Nurse puts imprint on new facility's design

Pulse editor
BARRY WILLIAMS/ Special

Margie Hunter, director of women and infants services at the new women's center at DeKalb Medical Center, helped design the facility.

Margie K. Hunter jokes that she must have missed the class on building women's centers when she was in nursing school. That hasn't stopped her from grabbing a blueprint and applying her vision to the new $55 million women's center at DeKalb Medical Center in Decatur, which opened last month.

Hunter knew what she was getting into when she took the job as director of women and infants services at DeKalb Medical Center four years ago.

"I knew this project was on the books and welcomed it, since I had done something similar at Southern Regional [Medical Center in Riverdale] from 1999 to 2001," she said. "Nursing duties have a way of expanding, and you never know what you'll be called on to do, but I love it."

DeKalb Medical officials knew that the facility needed to expand and upgrade its women's and surgical facilities to meet the county's growth and to compete with newer women's services centers in metro Atlanta.

The new, five-story building sits atop three stories of underground parking and includes a soaring atrium/lobby; 18 spacious labor, delivery and recovery suites (complete with CD/DVD players and refrigerators); eight private family waiting alcoves; 62 private mother/baby postpartum rooms; and a neonatal intensive care unit; and surgical units equipped with state-of-the-art technology, including computer-guided navigation for neurosurgery, orthopedics and ENT procedures.
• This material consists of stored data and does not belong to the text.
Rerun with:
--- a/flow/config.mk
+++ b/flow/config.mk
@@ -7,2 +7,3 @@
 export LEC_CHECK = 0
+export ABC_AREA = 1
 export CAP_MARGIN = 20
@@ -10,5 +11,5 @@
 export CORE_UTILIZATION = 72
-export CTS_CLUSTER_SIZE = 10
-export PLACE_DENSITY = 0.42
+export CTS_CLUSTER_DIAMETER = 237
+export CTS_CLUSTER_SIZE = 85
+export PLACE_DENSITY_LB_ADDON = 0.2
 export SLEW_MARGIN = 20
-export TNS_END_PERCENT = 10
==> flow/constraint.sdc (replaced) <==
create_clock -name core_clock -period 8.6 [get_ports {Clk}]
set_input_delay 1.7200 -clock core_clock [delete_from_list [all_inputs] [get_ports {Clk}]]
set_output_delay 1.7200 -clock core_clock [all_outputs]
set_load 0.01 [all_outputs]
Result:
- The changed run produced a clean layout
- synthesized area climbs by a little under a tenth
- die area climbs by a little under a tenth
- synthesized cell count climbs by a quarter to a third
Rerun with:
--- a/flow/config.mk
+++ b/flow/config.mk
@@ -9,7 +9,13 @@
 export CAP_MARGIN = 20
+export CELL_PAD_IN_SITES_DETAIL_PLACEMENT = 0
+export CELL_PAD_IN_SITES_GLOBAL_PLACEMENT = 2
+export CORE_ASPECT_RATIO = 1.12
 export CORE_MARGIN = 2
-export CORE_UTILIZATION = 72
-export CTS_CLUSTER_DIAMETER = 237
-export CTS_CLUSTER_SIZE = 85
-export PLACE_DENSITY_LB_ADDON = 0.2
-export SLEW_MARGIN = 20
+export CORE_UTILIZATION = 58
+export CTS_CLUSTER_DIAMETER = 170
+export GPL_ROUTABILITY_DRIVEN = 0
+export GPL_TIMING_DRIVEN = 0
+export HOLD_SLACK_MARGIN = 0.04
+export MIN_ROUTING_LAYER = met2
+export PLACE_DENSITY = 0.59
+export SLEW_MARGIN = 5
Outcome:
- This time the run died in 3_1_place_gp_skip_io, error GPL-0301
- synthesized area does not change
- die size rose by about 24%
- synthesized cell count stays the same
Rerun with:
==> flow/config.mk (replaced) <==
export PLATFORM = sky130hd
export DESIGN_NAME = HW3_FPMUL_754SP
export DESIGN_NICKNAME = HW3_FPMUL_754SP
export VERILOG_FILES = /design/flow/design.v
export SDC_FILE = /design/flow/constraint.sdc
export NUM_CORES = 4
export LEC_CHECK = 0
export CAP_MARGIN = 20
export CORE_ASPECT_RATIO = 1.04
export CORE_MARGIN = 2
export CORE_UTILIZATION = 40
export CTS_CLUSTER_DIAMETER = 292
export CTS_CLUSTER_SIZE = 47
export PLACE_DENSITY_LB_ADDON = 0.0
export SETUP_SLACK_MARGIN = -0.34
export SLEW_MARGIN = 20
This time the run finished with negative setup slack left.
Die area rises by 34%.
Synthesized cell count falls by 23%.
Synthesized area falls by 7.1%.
[flow/config.mk]
export PLATFORM = sky130hd
export DESIGN_NAME = kosarka
export DESIGN_NICKNAME = kosarka
export VERILOG_FILES = /design/flow/design.v
export SDC_FILE = /design/flow/constraint.sdc
export NUM_CORES = 4
export LEC_CHECK = 0
export CAP_MARGIN = 20
export CORE_MARGIN = 2
export CORE_UTILIZATION = 71
export CTS_CLUSTER_SIZE = 15
export SLEW_MARGIN = 20
[flow/constraint.sdc]
create_clock -name core_clock -period 5.52 [get_ports {clk}]
set_input_delay 1.1040 -clock core_clock [delete_from_list [all_inputs] [get_ports {clk}]]
set_output_delay 1.1040 -clock core_clock [all_outputs]
set_load 0.01 [all_outputs]
[flow/design.v]
`timescale 1ns / 1ps
module bcd(clk, rst, broj, desetice, jedinice);
   input clk;                                               
   input rst;                                               
   input  [7:0] broj;                                       
   output reg [3:0] desetice;                               
   output reg [3:0] jedinice;                               
   reg [15:0] shift;                                        
   reg [3:0] i;                                             
   reg [15:0] t;                                            
   always @(posedge clk)
   begin
      if (rst)
         i <= 4'd0;
      else
      begin
         t = shift;
         if (i == 0)                                        
         begin
            t[15:8] = 8'd0;
            t[7:0] = broj;
         end
         if (i < 8)                                         
         begin
            if (t[11:8] >= 5)                               
               t[11:8] = t[11:8] + 4'd3;                    
            if (t[15:12] >= 5)                              
               t[15:12] = t[15:12] + 4'd3;                  
            t = t << 1;                                     
            shift <= t;
            i <= i + 4'd1;
         end
         else                                               
         begin
            desetice <= shift[15:12];
            jedinice <= shift[11:8];
            i <= 4'd0;
         end
      end
   end
endmodule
There's also ample space for consultations and education, including classrooms and a 100-seat auditorium. The building has a bistro-style restaurant, a lactation center and a retail store for breastfeeding mothers.
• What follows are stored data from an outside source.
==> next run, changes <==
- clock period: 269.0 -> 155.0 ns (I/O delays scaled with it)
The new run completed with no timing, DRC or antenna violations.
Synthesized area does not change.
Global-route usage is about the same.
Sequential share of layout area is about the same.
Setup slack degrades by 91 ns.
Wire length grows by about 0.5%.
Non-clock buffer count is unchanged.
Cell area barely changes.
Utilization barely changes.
"The whole model was developed around evidence-based, family-centered care, and my vision was to make it comfortable and welcoming, not sterile," Hunter said. The lobby includes stacked-fireplaces, plenty of natural light, a garden, Mission-style architectural accents and warm colors.

"My team worked with the interior designer to pull out natural, organic elements that would create a relaxed, spa-type atmosphere," Hunter said.
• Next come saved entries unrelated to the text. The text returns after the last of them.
## oak
## ALU
module ALU (
    input Clk,
    input Reset,
    input [7:0] operand_A, operand_B,
    input [3:0] Sel,
    output [7:0] Out,
    output [3:0] Flag);
For scale: roughly 12 flip-flops, roughly 6600 sq um of cells after synthesis.
clock: 13.5 ns
lec_check: 0
cap_margin: 20
core_margin: 10
core_utilization: 40
setup_slack_margin: -1.18
slew_margin: 20
tns_end_percent: 50
run.sh (not shown) runs the stock make flow with config.mk's settings and CLKGATE_MAP_FILE=.
To summarise oak: no stage aborted, but the layout did not pass its checks, failing on setup timing.
diff inputs: oak => pine
- a change of CORE_MARGIN from 10 to 2
- a change of SLEW_MARGIN from 20 to 40
- an added CELL_PAD_IN_SITES_GLOBAL_PLACEMENT of 0
- a deleted TNS_END_PERCENT that had been 50
- an added MIN_ROUTING_LAYER of met2
- a deleted SETUP_SLACK_MARGIN that had been -1.18
- a change of CORE_UTILIZATION from 40 to 42
Notes after the runs:
Of oak and pine, just one finished clean: pine. As far as register area goes, pine and oak are indistinguishable; the numbers are identical. Relative to oak, the total of endpoints with negative setup slack in the final report of pine is lower by 2. Comparing oak and pine, share of total power in the clock network is lower on oak.
Edits applied to the flow inputs when going from pine to birch:
- swapping 42 for 40 in CORE_UTILIZATION
- swapping 40 for 20 in SLEW_MARGIN
- clearing MIN_ROUTING_LAYER, which used to be met2
- putting SETUP_SLACK_MARGIN at -0.84 where nothing was set
- clearing CELL_PAD_IN_SITES_GLOBAL_PLACEMENT, which used to be 0
- swapping 13.5 for 13.0 in the clock period (ns, I/O delays scaled along)
Notes after the runs:
Every stage of birch finished as expected; the final checks, on the other hand, flagged setup timing, which means the layout fails.
birch: synthesis-to-layout area growth 0.53 points above pine
birch vs. pine: core utilization lower, area of all placed cells without fillers picked up an extra 35 sq um, number of rows in the core area now larger, total leakage power went up 0.73%, internal power component shows an increase of 2.6%.
Changes in maple relative to birch:
- CELL_PAD_IN_SITES_GLOBAL_PLACEMENT: unset -> 2
- MIN_ROUTING_LAYER: unset -> met2
- SETUP_SLACK_MARGIN: -0.84 -> unset
- the clock period (ns, I/O delays scaled along): 13.0 -> 15.4
- Summary of maple over birch: quantity of I/O buffers inserted on ports about even; routability congestion estimate from global placement went up; total number of vias increased 2680.
- Changes observed in maple relative to birch: global routing met2 resource utilization increased 15 points; clock-cell share of area grew by 0.24 points; initial antenna violation count shows an increase of 2; signal arrival time at the worst endpoint went up; overall power lost about 14%.
- Of the two values seen for end point of the critical path, FlagCpy[0] was produced by maple and Result[0] by birch.
- Relative to birch, count of plain and timing-repair buffers in the layout decreased by 54 in maple.
- The sequential share of layout area in maple sits 0.20 points above the value recorded for birch.
- maple reached the final stage; the timing, design-rule and antenna checks on its layout passed.
- For the routed wire length, maple came in about 24% higher than birch did.
What cedar does differently from maple at the input level:
- MIN_ROUTING_LAYER removed (was met2)
- CELL_PAD_IN_SITES_GLOBAL_PLACEMENT removed (was 2)
- CORE_UTILIZATION changed from 40 to 58
- the clock period (ns, I/O delays scaled along) changed from 15.4 to 13.0
[summary]
Per-cell routed wire length: cedar < maple
met4 as the top routing layer in use was reported by cedar, and met5 by maple.
Route | cedar vs maple | wire shorter in cedar
Relative to maple, cedar improves area of the chip.
In cedar the slew at the pin closest to its max-slew limit turned out 0.12 ns higher than in maple.
Diff cedar..maple | clock-cell share of area | negligible
Post-route non-filler standard cell count in cedar is about 1.9% below maple.
For the routed wire length on met2, cedar came in 1500 um lower than maple did.
cedar: detailed router's first-iteration violation count 1425 below maple
cedar: global routing usage summed across all routing layers 10 points below maple

== job 7721 ==
ALU again, from the RTL that the note above started with.
==> flow/config.mk <==
export PLATFORM = sky130hd
export DESIGN_NAME = ALU
export DESIGN_NICKNAME = ALU
export VERILOG_FILES = /design/flow/design.v
export SDC_FILE = /design/flow/constraint.sdc
export NUM_CORES = 4
export LEC_CHECK = 0
export ABC_AREA = 1
export CAP_MARGIN = 5
export CORE_MARGIN = 2
export CORE_UTILIZATION = 70
export CTS_CLUSTER_DIAMETER = 40
export CTS_CLUSTER_SIZE = 72
export SLEW_MARGIN = 20
export TNS_END_PERCENT = 5
==> flow/constraint.sdc <==
create_clock -name core_clock -period 7.04 [get_ports {Clk}]
set_input_delay 1.4080 -clock core_clock [delete_from_list [all_inputs] [get_ports {Clk}]]
set_output_delay 1.4080 -clock core_clock [all_outputs]
set_load 0.01 [all_outputs]
Job 7721 did not run to completion, as it errored out during global routing.
Input changes introduced in job 3370 (baseline for comparison: job 7721):
# job 7721
export LEC_CHECK = 0
export ABC_AREA = 1
export CAP_MARGIN = 5
export CORE_MARGIN = 2
export CORE_UTILIZATION = 70
export CTS_CLUSTER_DIAMETER = 40
export CTS_CLUSTER_SIZE = 72
export SLEW_MARGIN = 20
export TNS_END_PERCENT = 5
create_clock -name core_clock -period 7.04 [get_ports {Clk}]
# job 3370
export LEC_CHECK = 0
export ABC_AREA = 1
export CAP_MARGIN = 35
export CORE_MARGIN = 2
export CORE_UTILIZATION = 65
export SETUP_SLACK_MARGIN = -0.65
export SLEW_MARGIN = 20
create_clock -name core_clock -period 10.8 [get_ports {Clk}]
- Job 3370 finished every stage; the final checks, however, were not passed, the failures being setup timing.
- Compared with job 7721, last weighted congestion value of the routability-driven placer in job 3370 increased slightly.
- Comparing job 7721 against job 3370, there is no change at all in synthesized area.
- Job 7721 → job 3370: die extent in y shows an increase of about 3.6%; floorplan row count shows an increase of about 5.6%.
- Status: synthesized flop and latch total parity (job 3370, job 7721)
Edits applied to the flow inputs when going from job 3370 to job 8485:
# job 3370
export LEC_CHECK = 0
export ABC_AREA = 1
export CAP_MARGIN = 35
export CORE_MARGIN = 2
export CORE_UTILIZATION = 65
export SETUP_SLACK_MARGIN = -0.65
export SLEW_MARGIN = 20
create_clock -name core_clock -period 10.8 [get_ports {Clk}]
# job 8485
export LEC_CHECK = 0
export CAP_MARGIN = 20
export CORE_MARGIN = 2
export CORE_UTILIZATION = 66
export CTS_CLUSTER_DIAMETER = 40
export SLEW_MARGIN = 20
create_clock -name core_clock -period 8.56 [get_ports {Clk}]
Results
- Job 8485 got as far as global routing, where a tool error ended the run.
- Yosys cell count, job 8485 vs job 3370: down by more than a quarter
- Job 8485 against job 3370: I/O pin count held steady, clock buffer count from CTS has remained practically unchanged, die area went down, area fraction in compound gates after synthesis increased 9.0 points.
- Job 8485 vs job 3370: fraction of the mapped netlist area in simple logic gates down
- Floorplan net count of job 8485 falls short of that of job 3370 by more than 10%.
- Fraction of synthesized cell area in xor and xnor cells: job 8485 > job 3370
- Looking at yosys synthesis chip area, job 8485 sits about 8% lower than job 3370 does.
- Synthesized area: higher on job 3370
Setup changes, job 8485 to job 9672
# job 8485
export LEC_CHECK = 0
export CAP_MARGIN = 20
export CORE_MARGIN = 2
export CORE_UTILIZATION = 66
export CTS_CLUSTER_DIAMETER = 40
export SLEW_MARGIN = 20
create_clock -name core_clock -period 8.56 [get_ports {Clk}]
# job 9672
export LEC_CHECK = 0
export ABC_AREA = 1
export CAP_MARGIN = 20
export CORE_MARGIN = 2
export CORE_UTILIZATION = 72
export CTS_CLUSTER_SIZE = 99
export SLEW_MARGIN = 20
create_clock -name core_clock -period 11.9 [get_ports {Clk}]
Die area | job 9672 < job 8485. To summarise job 9672: no stage aborted, but the layout did not pass its checks, failing on setup timing. From job 8485 to job 9672 the numbers moved as follows: floorplan-stage core utilization has increased; number of distinct standard cells referenced by the synthesized netlist went down; post-synth net total went up; synthesized area grew by 8.6%; synthesized cell count higher.
Relative to job 9672, the following input files were edited for job 8329:
# job 9672
export LEC_CHECK = 0
export ABC_AREA = 1
export CAP_MARGIN = 20
export CORE_MARGIN = 2
export CORE_UTILIZATION = 72
export CTS_CLUSTER_SIZE = 99
export SLEW_MARGIN = 20
create_clock -name core_clock -period 11.9 [get_ports {Clk}]
# job 8329
export LEC_CHECK = 0
export ABC_AREA = 1
export CAP_MARGIN = 20
export CORE_ASPECT_RATIO = 0.7
export CORE_MARGIN = 2
export CORE_UTILIZATION = 72
export CTS_CLUSTER_DIAMETER = 400
export CTS_CLUSTER_SIZE = 98
export PLACE_DENSITY = 0.89
export SLEW_MARGIN = 20
create_clock -name core_clock -period 6.35 [get_ports {Clk}]
## What came out
Job 8329 did not run to completion, as it errored out during global routing.
Core area (job 8329 vs. job 9672) decreases slightly
The minimum setup slack after placement in job 8329 was lower than what job 9672 gave.
Re post-synthesis share of cell area spent on xor and xnor gates: no difference whatsoever between job 9672 and job 8329.
Comparing job 8329 against job 9672, there is no change at all in number of sinks handled by clock tree synthesis.
Reported for job 8329 and job 9672, register share after synthesis turned out identical to the last digit.
The number of setup buffers added after CTS number comes out lower for job 9672 vs job 8329.
Re synthesized cell count: no difference whatsoever between job 8329 and job 9672.
Job 9672 -> job 8329: die area flat
No activity file was given, so power comes from the tool's default toggle rates.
Wanting the hospital to be a natural reflection of its community, DeKalb Medical Center commissioned local artists to design works for the new building, including sculptor Alexander Zielinski's cascading abstract flock of birds in glass, beads, copper and brass in the lobby, and Dr. Jerome Walker's photographs of American wilderness areas. Hunter plans to create a brochure that will give patients and their families a walking tour of the building's art.

Beyond aesthetics, Hunter and her team knew the facility had to work for patients and employees.

"It's important to have nurses' and staff input in the design, because they are the experts who understand the flow of the hospital and the needs of the patients. They're looking at the productivity of the staff," Hunter said. "Sometimes you have to be assertive with architects, because a lot of productivity has to do with geography."

A well-designed building improves efficiency, and Hunter commends everyone who tweaked, suggested and persevered to get the vision right. "This building is the representation of a lot of teamwork," Hunter said.

Her staff not only held focus groups to get opinions on colors, tile and wood elements but also created full-scale mock-ups of labor and delivery rooms and mother/baby rooms so that staff, administrators and future patients could see what was planned and make suggestions. "We simulated a high-risk delivery, because the physicians wanted to see how the space worked for all the physicians and staff who would need to be there," she said.

Among the innovations and efficiencies: The well-baby nursery and mother/baby nursing station are placed back-to-back so that the two can share staff and resources. The triage and recovery rooms have a combined nursing station, so that, if there is low bed count in the recovery room, a triage nurse could fill in as the second nurse on duty.

To keep the activity of the nursing station shielded from some parts of the facility, it's nearly enclosed, leaving the hallways more open.

"The well-baby nursery is in a corridor that doesn't face patient rooms. Families who are excited and celebrating shouldn't be interfering with patients trying to get their rest," Hunter said.

Hunter is excited about and proud of the new facility but hopes to get back to nursing once the bugs are ironed out.

"This project was one of the reasons I came here," she said. "I've lived in DeKalb County for 40 years. I delivered my first child here and have deep roots in this community. This was my first opportunity to give something back."